[Source material Boundary: Start]
**src/rtl/l2_sq_accumulator.sv**
```systemverilog
// Sum-of-squares partial-sum stage of the L2-norm datapath.
// Registers each sample, squares it and folds it into a wrapping accumulator.
module l2_sq_accumulator #(
  parameter int IN_W  = 8,
  parameter int ACC_W = 20
) (
  input  logic             clk,
  input  logic             reset,
  input  logic [IN_W-1:0]  a,
  input  logic             valid_in,
  output logic [ACC_W-1:0] f,
  output logic             valid_out,
  output logic             overflow
);

  localparam int PW = 2 * IN_W;

  logic [IN_W-1:0]  r_a_q;
  logic             r_valid_q;
  logic [ACC_W-1:0] r_f;
  logic             r_valid_out;
  logic             r_overflow;

  logic signed [PW-1:0] w_prod;
  logic [ACC_W:0]       w_prod_ext;
  logic [ACC_W:0]       w_sum;
  logic                 w_ovf;

  assign w_prod = $signed(r_a_q) * $signed(r_a_q);
  assign w_prod_ext = {{(ACC_W + 1 - PW){w_prod[PW-1]}}, w_prod};
  assign w_sum = {r_f[ACC_W-1], r_f} + w_prod_ext;
  // Extra sum bit disagreeing with the result sign means signed range was left.
  assign w_ovf = w_sum[ACC_W] ^ w_sum[ACC_W-1];

  always_ff @(posedge clk or negedge reset) begin
    if (!reset) begin
      r_a_q     <= '0;
      r_valid_q <= 1'b0;
    end else begin
      r_a_q     <= a;
      r_valid_q <= valid_in;
    end
  end

  always_ff @(posedge clk or negedge reset) begin
    if (!reset) begin
      r_f         <= '0;
      r_valid_out <= 1'b0;
      r_overflow  <= 1'b0;
    end else begin
      r_valid_out <= r_valid_q;
      if (r_valid_q) begin
        r_f <= w_sum[ACC_W-1:0];
        if (w_ovf) r_overflow <= 1'b1;
      end
    end
  end

  assign f         = r_f;
  assign valid_out = r_valid_out;
  assign overflow  = r_overflow;

endmodule

```
**config.mk**
```make
export PLATFORM = sky130hd
export DESIGN_NAME = l2_sq_accumulator
export DESIGN_NICKNAME = d
export VERILOG_FILES = /design/src/rtl/l2_sq_accumulator.sv
export SDC_FILE = /design/constraint.sdc
export NUM_CORES = 1
export LEC_CHECK = 0
export ABC_AREA = 0
export CORE_MARGIN = 2
export CORE_UTILIZATION = 40
export DETAILED_ROUTE_END_ITERATION = 6
export GPL_TIMING_DRIVEN = 1
export PLACE_DENSITY_LB_ADDON = 0.2
export REMOVE_ABC_BUFFERS = 1
export SYNTH_ARGS = -nofsm -noshare
export SYNTH_HDL_FRONTEND = slang
export SYNTH_SLANG_ARGS = --single-unit
```
**constraint.sdc**
```tcl
create_clock -name clk -period 12.15 [get_ports clk]
set_input_delay 1.8225 -clock clk [delete_from_list [all_inputs] [get_ports clk]]
set_output_delay 1.8225 -clock clk [all_outputs]
set_load 0.01 [all_outputs]
```
# Word level (Yosys, flattened, before mapping)
# Cells that the tools add are included.
# totals
wordCells	9
out_inout_bits	22
ff_bits	31
input_bits	11
# classes
mul	1
add_sub_neg	1
bitwise_logic	1
reduce_logical	1
# op_table
cell	count
$add 20x16->21	1
$mul 8x8->16	1
$reduce_and 2->1	1
$xor 1x1->1	1

# Depth between registers and ports, before layout
# Gate-level depths: netlist (run 1).
# logic_depth
ltp_word	4
mapped_depth	20
ltp_nobuf	19

# Least setup slack after synthesis (run 1)
# OpenSTA, ideal clock, no wires.
# synth_timing
path_kind	reg2reg
startpoint	reg r_a_q[7]
endpoint	reg r_f[18], in the netlist f[18]
path_buffers	1
setup_ns	0.125
t_arrival_ns	5.157
path_stages_with_launch	16
slack_ns	6.869
t_required_ns	12.025
period_less_slack_ns	5.281
cell_sequence	dfrtp_1 -> clkbuf_1 -> and2_1 -> fa_1 -> fa_1 -> fa_1 -> fa_1 -> ha_1 -> ha_1 -> o21ai_0 -> a21oi_1 -> a221o_1 -> a21oi_1 -> o21ai_1 -> xor2_1 -> mux2_2
# synth_between
elab_chain_cells	2
# synth_rtl
element	line_no	rtl
from (decl)	18	logic [IN_W-1:0] r_a_q;
from (signal assigned)	37	r_a_q <= '0;
from (signal assigned)	40	r_a_q <= a;
$mul 8x8->16	29	assign w_prod = $signed(r_a_q) * $signed(r_a_q);
$add 20x16->21	31	assign w_sum = {r_f[ACC_W-1], r_f} + w_prod_ext;
to (signal assigned)	53	r_f <= w_sum[ACC_W-1:0];
to (decl)	20	logic [ACC_W-1:0] r_f;
# Every way passes these cells.
# A chain may end at the register's enable or synchronous reset.

# Final worst setup path (run 1)
# Same ends and word-level chain as after synthesis.

==> qor.yml, run 1 <==
start_kind: "register"
async_flop_share_pct: 100
yosys_most_used_dff: "dfrtp_1"
cts_tree: "yes"
hold_viol: 0
fin_crit_ns: 5.92
critical_path_class: "reg -> reg"
antenna_left: 0
grt-ovfl-total: 0
grt_max_degree: 32
fin_crit_sh_pct: 48.8
cts_buffers: 5
cts_max_path_buffers: 2
rows: 38
outcome: "finished, final reports clean"
clkTransAtPathRegs_ns: 0.06
cts_sinks: 31
clock_latency_ns: 0.28
wl_per_cell_microns: 15.3
finClkSkew_ns: 0.0104
dp_hpwl_microns: 7720
slew_viol_final: 0
synth-seq-area-share_pct: 17.1
synthCells: 424
netlist-cell-type-count: 29
wirelength_microns: 9180
grt_pass1_vias: 3315
hold_class: "reg -> reg"
hold_buffers: 0
drt-met1-wl_microns: 4580
layout-drive-gt1-share_pct: 6.99
wl_met2_microns: 4240
regArea_sq_um: 776
fin_nets: 605
cp_max_fo: 16
fmax_ghz: 0.169
crit_required_ns: 12.32
die_w_microns: 110
end_kind: "register"
fill_cells: 1036
drtIter0Drc: 64
yosys_register_bits: 31
syn_area_sq_um: 4530
avgSynthCellArea_sq_um: 10.7
grt_pass1_wl_microns: 16400
drc: 0
core_sq_um: 10900
viasPerCell: 4.85
drtPass1Iterations: 4
drv_cap: 0
grt_antenna_before_repair: 0
port_buffers: 32
yosysTopAreaCellShare_pct: 35.4
fin_setup_tns_ns: 0
rsz0062_at_grt: "false"
finalSetupViolations: 0
yosysTopAreaCell: "fa_1"
wl_met3_microns: 280
yosysWarnings: 0
postCtsSetupBuffers: 0
cts_max_level: 2
clockRootBuffer: "clkbuf_16"
worstMarginPinSlew_ns: 1.02
die_h_microns: 110
synth_edf_count: 0
antenna_cells: 0
top_layer: "met4"
cts-resized-gates: 0
grtUsageTotal_pct: 17.7
max_slew_margin_pct: 31.8
start_util_pct: 41.4
die_area_sq_um: 12200
gp_congestion: 0.784
multi_input_area_sq_um: 3390
area_growth_pct: 14.1
num_vias: 2900
netlist_top_cells_area: "fa_1 (35%), dfrtp_1 (17%), ha_1 (16%)"
pin_count: 33
crit_arrival_ns: 6.09
==> cell type report <==
| class | instances | share of cell area, % |
|---|---|---|
| Timing Repair Buffer | 32 | 6.10 |
| Sequential cell | 31 | 15.0 |
| Inverter | 91 | 6.61 |
| Multi-Input combinational cell | 296 | 65.6 |
| Clock inverter | 3 | 0.848 |
| Clock buffer | 5 | 2.42 |
| Tap cell | 140 | 3.39 |
==> per-layer routing <==
layer,global-route usage (%),up-vias
li1,-,1405
met1,25.8,1444
met2,28.0,42
met3,3.06,9
met4,3.21,0
met5,0,-
==> sequential cells by signal, indices dropped and copies added, names as in the netlist <==
name       cells
r_a_q          8
f             20
r_valid_q      1
overflow       1
valid_out      1
==> critical path, cell delays in order, from the launching register on <==
cell	delay (ns)
dfrtp_1	0.63
and2_1	0.81
xnor2_1	0.17
ha_1	0.33
fa_1	0.53
fa_1	0.45
fa_1	0.58
fa_1	0.45
ha_1	0.36
o211ai_1	0.23
o211ai_1	0.17
a221o_1	0.34
a21oi_1	0.23
o21ai_1	0.12
xor2_1	0.15
mux2_2	0.26
==> worst paths after layout <==
kind	depth (start not counted)	end	from	slack (ns)
worst min-delay path	1	overflow	overflow	0.46
worst max-delay path	15	f[18]	r_a_q[7]	6.23
min in group asynchronous	1	f[0]	reset	1.61
worst min register to register	1	overflow	overflow	0.46
worst max register to register	15	f[18]	r_a_q[7]	6.23
max in group asynchronous	1	f[9]	reset	10.06
==> kinds of logic (layout without fill, tap and decap cells) <==
kind of cell / count (synthesis) / count (layout) / synth area share (%)
buffers and inverters: 97 / 131 / 8.04
muxes: 16 / 16 / 3.98
adders and majority gates: 137 / 137 / 51.1
and+or+nand+nor: 63 / 63 / 6.83
DFF: 31 / 31 / 17.1
xor gates and xnor gates: 27 / 27 / 5.22
AOI/OAI and AO/OA: 53 / 53 / 7.68
==> cells in the mapped netlist, types with 2 or more instances <==
cell type	count
nand3_1	3
dfrtp_1	31
a21oi_1	12
fa_1	80
nand2_1	23
a21o_1	7
xnor2_1	21
nand2b_1	5
o21ai_1	2
nor2b_1	6
o21ai_0	11
and2_1	14
nor2_1	10
inv_1	91
o21a_1	2
a31o_2	5
mux2_2	16
ha_1	57
o211ai_1	4
a211oi_1	5
clkbuf_1	6
xor2_1	6
==> cells in the final DEF (no fill, tap or decap) <==
cell,netlist,layout
or2_2,1,1
a221o_1,1,1
a31o_2,5,5
a31oi_1,1,1
a21o_1,7,7
inv_1,91,91
and2_1,14,14
or4_1,1,1
fa_1,80,80
xnor2_1,21,21
clkdlybuf4s50_1,0,31
a21oi_1,12,12
clkinv_4,0,1
nor2_1,10,10
o21ai_0,11,11
o22ai_1,1,1
nand2b_1,5,5
a211oi_1,5,5
mux2_2,16,16
clkbuf_16,0,5
buf_2,0,1
clkinv_2,0,1
o21a_1,2,2
dfrtp_1,31,31
ha_1,57,57
nand2_1,23,23
a211oi_2,1,1
nand3_1,3,3
nor2b_1,6,6
bufinv_16,0,1
o211ai_1,4,4
a41oi_1,1,1
xor2_1,6,6
o21ai_1,2,2
==> through the flow <==
step	cells	cell area, sq um	hold WS [ns]	util [%]	worst slack, ns
after floorplan	418	4510	0.493	-	6.77
after global placement	590	5000	0.454	45.7	6.37
after detailed placement	590	5000	0.447	45.7	6.25
after CTS	598	5160	0.468	47.2	6.21
after global routing	598	5160	0.487	47.2	5.81
final	598	5160	0.459	47.2	6.23
Power of run 1 is not shown: default switching activity piles up to over one toggle a cycle in this logic, so the estimate is an artifact.
==> run 2: changes to the inputs <==
==> constraint.sdc (replaced) <==
create_clock -name clk -period 5.9 [get_ports clk]
set_input_delay 0.885 -clock clk [delete_from_list [all_inputs] [get_ports clk]]
set_output_delay 0.885 -clock clk [all_outputs]
set_load 0.01 [all_outputs]
==> run 2 against run 1 <==
  * Global-route usage up 0.24 points
  * Via count up 2.5%
  * Critical path type unchanged
  * First-iteration DRC count up 23%
  * Critical path depth up 2
  * Worst hold slack better by 0.0046 ns
==> qor.yml, run 2 (synthesis gave the netlist of run 1 again) <==
outcome: "finished, final reports clean"  # unchanged
wirelength_microns: 9110  # was 9180 microns
viasPerCell: 4.94  # was 4.85
cts-resized-gates: 0  # unchanged
hold_viol: 0  # unchanged
cts_sinks: 31  # unchanged
dp_hpwl_microns: 7760  # was 7720 microns
hold_class: "reg -> reg"  # unchanged
start_util_pct: 41.4  # unchanged
fill_cells: 1074  # was 1036
finalSetupViolations: 0  # unchanged
cp_cell_sequence: "inv_1 -> nor2_1 -> fa_1 -> fa_1 -> inv_1 -> fa_1 -> inv_1 -> fa_1 -> fa_1 -> ha_1 -> o211ai_1 -> o211ai_1 -> a221o_1 -> a21oi_1 -> o21ai_1 -> xor2_1 -> mux2_2"  # was and2_1 -> xnor2_1 -> ha_1 -> fa_1 -> fa_1 -> fa_1 -> fa_1 -> ha_1 -> o211ai_1 -> o211ai_1 -> a221o_1 -> a21oi_1 -> o21ai_1 -> xor2_1 -> mux2_2
drv_cap: 0  # unchanged
postCtsSetupBuffers: 0  # unchanged
cts_buffers: 5  # unchanged
fin_setup_tns_ns: 0  # unchanged
slew_viol_final: 0  # unchanged
die_h_microns: 110  # unchanged
worstMarginPinSlew_ns: 1.03  # was 1.02 ns
gp_congestion: 0.804  # was 0.784
cp_slowest_stage_delay_ns: 0.55  # was 0.81 ns
crit_required_ns: 6.06  # was 12.32 ns
grt_pass1_wl_microns: 16700  # was 16400 microns
cp_max_fo: 11  # was 16
start_kind: "register"  # unchanged
grtUsageTotal_pct: 17.9  # was 17.7%
drtPass1Iterations: 4  # unchanged
rsz0062_at_grt: "false"  # unchanged
fin_crit_sh_pct: 91.5  # was 48.8%
cts_tree: "yes"  # unchanged
cts_max_path_buffers: 2  # unchanged
antenna_cells: 0  # unchanged
min_path_cells: 1  # unchanged
port_buffers: 32  # unchanged
cp_slowest_cell: "dfrtp_1"  # was and2_1
crit_top_cell: "fa_1"  # unchanged
end_kind: "register"  # unchanged
rr_worst_depth: 17  # was 15
largest_reg_flops: 20  # unchanged
final_common_cell: "inv_1"  # unchanged
max_slew_margin_pct: 31.4  # was 31.8%
rows: 38  # unchanged
fin_crit_ns: 5.40  # was 5.92 ns
dp_cells: 594  # was 590
die_w_microns: 110  # unchanged
fmax_ghz: 0.185  # was 0.169 GHz
wl_per_cell_microns: 15.1  # was 15.3 microns
clkTransAtPathRegs_ns: 0.06  # about the same
drc: 0  # unchanged
core_sq_um: 10900  # unchanged
clockRootBuffer: "clkbuf_16"  # unchanged
drtIter0Drc: 79  # was 64
grt_pass1_vias: 3364  # was 3315
fin_nets: 609  # was 605
final_util_pct: 47.5  # was 47.2%
critical_path_class: "reg -> reg"  # unchanged
area_growth_pct: 14.7  # was 14.1%
crit_arrival_ns: 5.56  # was 6.09 ns
layout-drive-gt1-share_pct: 7.79  # was 6.99%
pin_count: 33  # unchanged
num_vias: 2972  # was 2900
stdcell_count: 602  # was 598
finClkSkew_ns: 0.00571  # was 0.0104 ns
grt_antenna_before_repair: 0  # unchanged
antenna_left: 0  # unchanged
grt_max_degree: 32  # unchanged
hold_buffers: 0  # unchanged
die_area_sq_um: 12200  # unchanged
clock_latency_ns: 0.28  # about the same
final_cell_mix: "inv_1 (91), fa_1 (80), ha_1 (57), dfrtp_1 (31), clkdlybuf4s50_1 (31)"  # unchanged
cts_max_level: 2  # unchanged
grt-ovfl-total: 0  # unchanged
run 2: changes by cell type in the layout (fill, tap and decap cells not counted), sizes merged:
cell / previous run / this run
buf: 1 / 5
run 2: per-layer routing:
metal	share of wire, %	wire length (microns)	global-route usage, %
met3	3.9	359	2.23
met1	49	4430	26.3
met4	0.82	75	2.77
met5	0	0	0
met2	47	4250	29.1
run 2: final timing paths:
path	start	endpoint	slack, ns
min in group asynchronous	reset	f[11]	0.69
max in group asynchronous	reset	f[0]	4.72
hold / removal	overflow	overflow	0.46
setup / recovery	r_a_q[6]	f[18]	0.50
setup reg to reg	r_a_q[6]	f[18]	0.50
hold reg to reg	overflow	overflow	0.46
run 2: cell type report:
cell class	instances	area, sq um	share of cell area, %
clock buffers	5	125	2.41
clock inverters	3	43.8	0.843
inverters	91	342	6.58
multi-input cells	296	3390	65.2
flip-flops and latches	31	776	14.9
well taps	140	175	3.37
repair buffers	36	345	6.65
run 2: stage by stage:
| stage | instance area [sq um] | hold slack (ns) | setup WS [ns] |
|---|---|---|---|
| after detailed placement | 5030 | 0.447 | 0.541 |
| final | 5190 | 0.464 | 0.504 |
| after CTS | 5190 | 0.468 | 0.518 |
| after global routing | 5190 | 0.500 | 0.195 |
| after global placement | 5030 | 0.447 | 0.607 |
| after floorplan | 4510 | 0.493 | 0.524 |
run 2: critical path, delay by kind of cell (launching register included):
family	cells	cell delay (ns)
fa+ha+maj	6	2.72
simple gates	1	0.23
xor+xnor	1	0.15
flops	1	0.55
buf+inv	3	0.29
mux	1	0.26
compound gates	5	1.10
Power of run 2 is left out for the same reason.
==> run 3: changes to the inputs <==
--- a/config.mk
+++ b/config.mk
@@ -6,11 +6,12 @@
 export NUM_CORES = 1
 export LEC_CHECK = 0
 export ABC_AREA = 0
+export ABC_CLOCK_PERIOD_IN_PS = 5900
 export CORE_MARGIN = 2
 export CORE_UTILIZATION = 40
 export DETAILED_ROUTE_END_ITERATION = 6
 export GPL_TIMING_DRIVEN = 1
-export PLACE_DENSITY_LB_ADDON = 0.2
+export PLACE_DENSITY_LB_ADDON = 0.12
 export REMOVE_ABC_BUFFERS = 1
 export SYNTH_ARGS = -nofsm -noshare
 export SYNTH_HDL_FRONTEND = slang
==> run 3 against run 2 <==
  * Flip-flop and latch count unchanged
  * Core utilization did not move
  * Design area unchanged
  * Count of clock-buffer cells in the layout unchanged
  * Critical path depth rose by 2
  * Global-route usage is 0.48 points higher
==> qor.yml, run 3 (synthesis gave the netlist of run 1 again) <==
die_h_microns: 110  # unchanged
gp_congestion: 0.838  # was 0.804
drv_cap: 0  # unchanged
max_slew_margin_pct: 33.0  # was 31.4%
clock_latency_ns: 0.29  # was 0.28 ns
grt-ovfl-total: 0  # unchanged
dp_hpwl_microns: 7980  # was 7760 microns
finalSetupViolations: 0  # unchanged
finClkSkew_ns: 0.00353  # was 0.00571 ns
grt_pass1_vias: 3275  # was 3364
crit_required_ns: 6.08  # was 6.06 ns
drtIter0Drc: 87  # was 79
grt_pass1_wl_microns: 16700  # about the same
viasPerCell: 4.82  # was 4.94
rows: 38  # unchanged
wl_per_cell_microns: 15.7  # was 15.1 microns
rr_worst_depth: 19  # was 17
grtUsageTotal_pct: 18.4  # was 17.9%
hold_viol: 0  # unchanged
fin_crit_ns: 5.38  # was 5.40 ns
layout-drive-gt1-share_pct: 7.79  # unchanged
rsz0062_at_grt: "false"  # unchanged
die_area_sq_um: 12200  # unchanged
drc: 0  # unchanged
pin_count: 33  # unchanged
worstMarginPinSlew_ns: 1.01  # was 1.03 ns
grt_antenna_before_repair: 0  # unchanged
outcome: "finished, final reports clean"  # unchanged
postCtsSetupBuffers: 0  # unchanged
largest_reg_flops: 20  # unchanged
start_util_pct: 41.4  # unchanged
cts_buffers: 5  # unchanged
die_w_microns: 110  # unchanged
cts_tree: "yes"  # unchanged
hold_buffers: 0  # unchanged
fin_setup_tns_ns: 0  # unchanged
drtPass1Iterations: 6  # was 4
core_sq_um: 10900  # unchanged
fin_crit_sh_pct: 91.1  # was 91.5%
final_common_cell: "inv_1"  # unchanged
critical_path_class: "reg -> reg"  # unchanged
clkTransAtPathRegs_ns: 0.06  # about the same
antenna_left: 0  # unchanged
cts_sinks: 31  # unchanged
cts_max_level: 2  # unchanged
final_cell_mix: "inv_1 (91), fa_1 (80), ha_1 (57), dfrtp_1 (31), clkdlybuf4s50_1 (31)"  # unchanged
antenna_cells: 0  # unchanged
wirelength_microns: 9440  # was 9110 microns
hold_class: "reg -> reg"  # unchanged
end_kind: "register"  # unchanged
cts-resized-gates: 0  # unchanged
min_path_cells: 1  # unchanged
fmax_ghz: 0.186  # was 0.185 GHz
slew_viol_final: 0  # unchanged
fin_nets: 609  # unchanged
port_buffers: 32  # unchanged
cts_max_path_buffers: 2  # unchanged
fill_cells: 1033  # was 1074
start_kind: "register"  # unchanged
clockRootBuffer: "clkbuf_16"  # unchanged
grt_max_degree: 32  # unchanged
area_growth_pct: 14.7  # unchanged
num_vias: 2902  # was 2972
cp_max_fo: 10  # was 11
crit_arrival_ns: 5.56  # about the same
## run 3: cell counts in the layout (fill, tap and decap cells not counted)
No cell type changed its count.
## run 3: final cells by class
type / instances / area, sq um / share of cell area (%)
multi-input cells: 296 / 3390 / 65.2
flip-flops and latches: 31 / 776 / 14.9
repair buffers: 36 / 345 / 6.65
inverters: 91 / 342 / 6.58
well taps: 140 / 175 / 3.37
clock buffers: 5 / 125 / 2.41
clock inverters: 3 / 43.8 / 0.843
## run 3: final timing paths
| kind | startpoint | to | slack [ns] |
|---|---|---|---|
| setup reg to reg | r_a_q[1] | overflow | 0.52 |
| hold / removal | overflow | overflow | 0.46 |
| max in group asynchronous | reset | r_a_q[7] | 4.75 |
| setup / recovery | r_a_q[1] | overflow | 0.52 |
| hold reg to reg | overflow | overflow | 0.46 |
| min in group asynchronous | reset | f[0] | 0.67 |
## run 3: layer usage
metal  wire (microns)  vias up  share of wire, %  track usage (%)
met4              144        0               1.5             4.82
met2             3940       55                42             26.4
met1             4950     1427                52             28.6
met3              400       10               4.2             3.12
li1                 -     1410                 -                -
met5                0        -                 0                0
## run 3: critical path: stages (launching register included)
cell and delay [ns]:
dfrtp_1 0.54, and2_1 0.31, buf_4 0.21, fa_1 0.50, inv_1 0.06, fa_1 0.53, inv_1 0.06, fa_1 0.53
inv_1 0.05, fa_1 0.53, inv_1 0.04, ha_1 0.28, ha_1 0.36, a21oi_1 0.25, o21ai_0 0.15, a211oi_1 0.23
a21oi_1 0.11, xor2_1 0.21, xnor2_1 0.11, a21o_1 0.18
## run 3: metrics by stage
stage | cell area, sq um | setup slack [ns] | util [%] | hold slack, ns | std cells
after floorplan | 4510 | 0.524 | - | 0.493 | 418
after global placement | 5030 | 0.561 | 46.0 | 0.442 | 594
after detailed placement | 5030 | 0.510 | 46.0 | 0.445 | 594
after CTS | 5190 | 0.500 | 47.5 | 0.464 | 602
after global routing | 5190 | 0.204 | 47.5 | 0.501 | 602
final | 5190 | 0.523 | 47.5 | 0.461 | 602
Power of run 3 is left out for the same reason.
[Source material Boundary: End]
■ Task:
From the line that holds "## run 3: critical" to the last line of the records above, print each line exactly. Add nothing else.

■ Exercise response:
## run 3: critical path: stages (launching register included)
cell and delay [ns]:
dfrtp_1 0.54, and2_1 0.31, buf_4 0.21, fa_1 0.50, inv_1 0.06, fa_1 0.53, inv_1 0.06, fa_1 0.53
inv_1 0.05, fa_1 0.53, inv_1 0.04, ha_1 0.28, ha_1 0.36, a21oi_1 0.25, o21ai_0 0.15, a211oi_1 0.23
a21oi_1 0.11, xor2_1 0.21, xnor2_1 0.11, a21o_1 0.18
## run 3: metrics by stage
stage | cell area, sq um | setup slack [ns] | util [%] | hold slack, ns | std cells
after floorplan | 4510 | 0.524 | - | 0.493 | 418
after global placement | 5030 | 0.561 | 46.0 | 0.442 | 594
after detailed placement | 5030 | 0.510 | 46.0 | 0.445 | 594
after CTS | 5190 | 0.500 | 47.5 | 0.464 | 602
after global routing | 5190 | 0.204 | 47.5 | 0.501 | 602
final | 5190 | 0.523 | 47.5 | 0.461 | 602
Power of run 3 is left out for the same reason.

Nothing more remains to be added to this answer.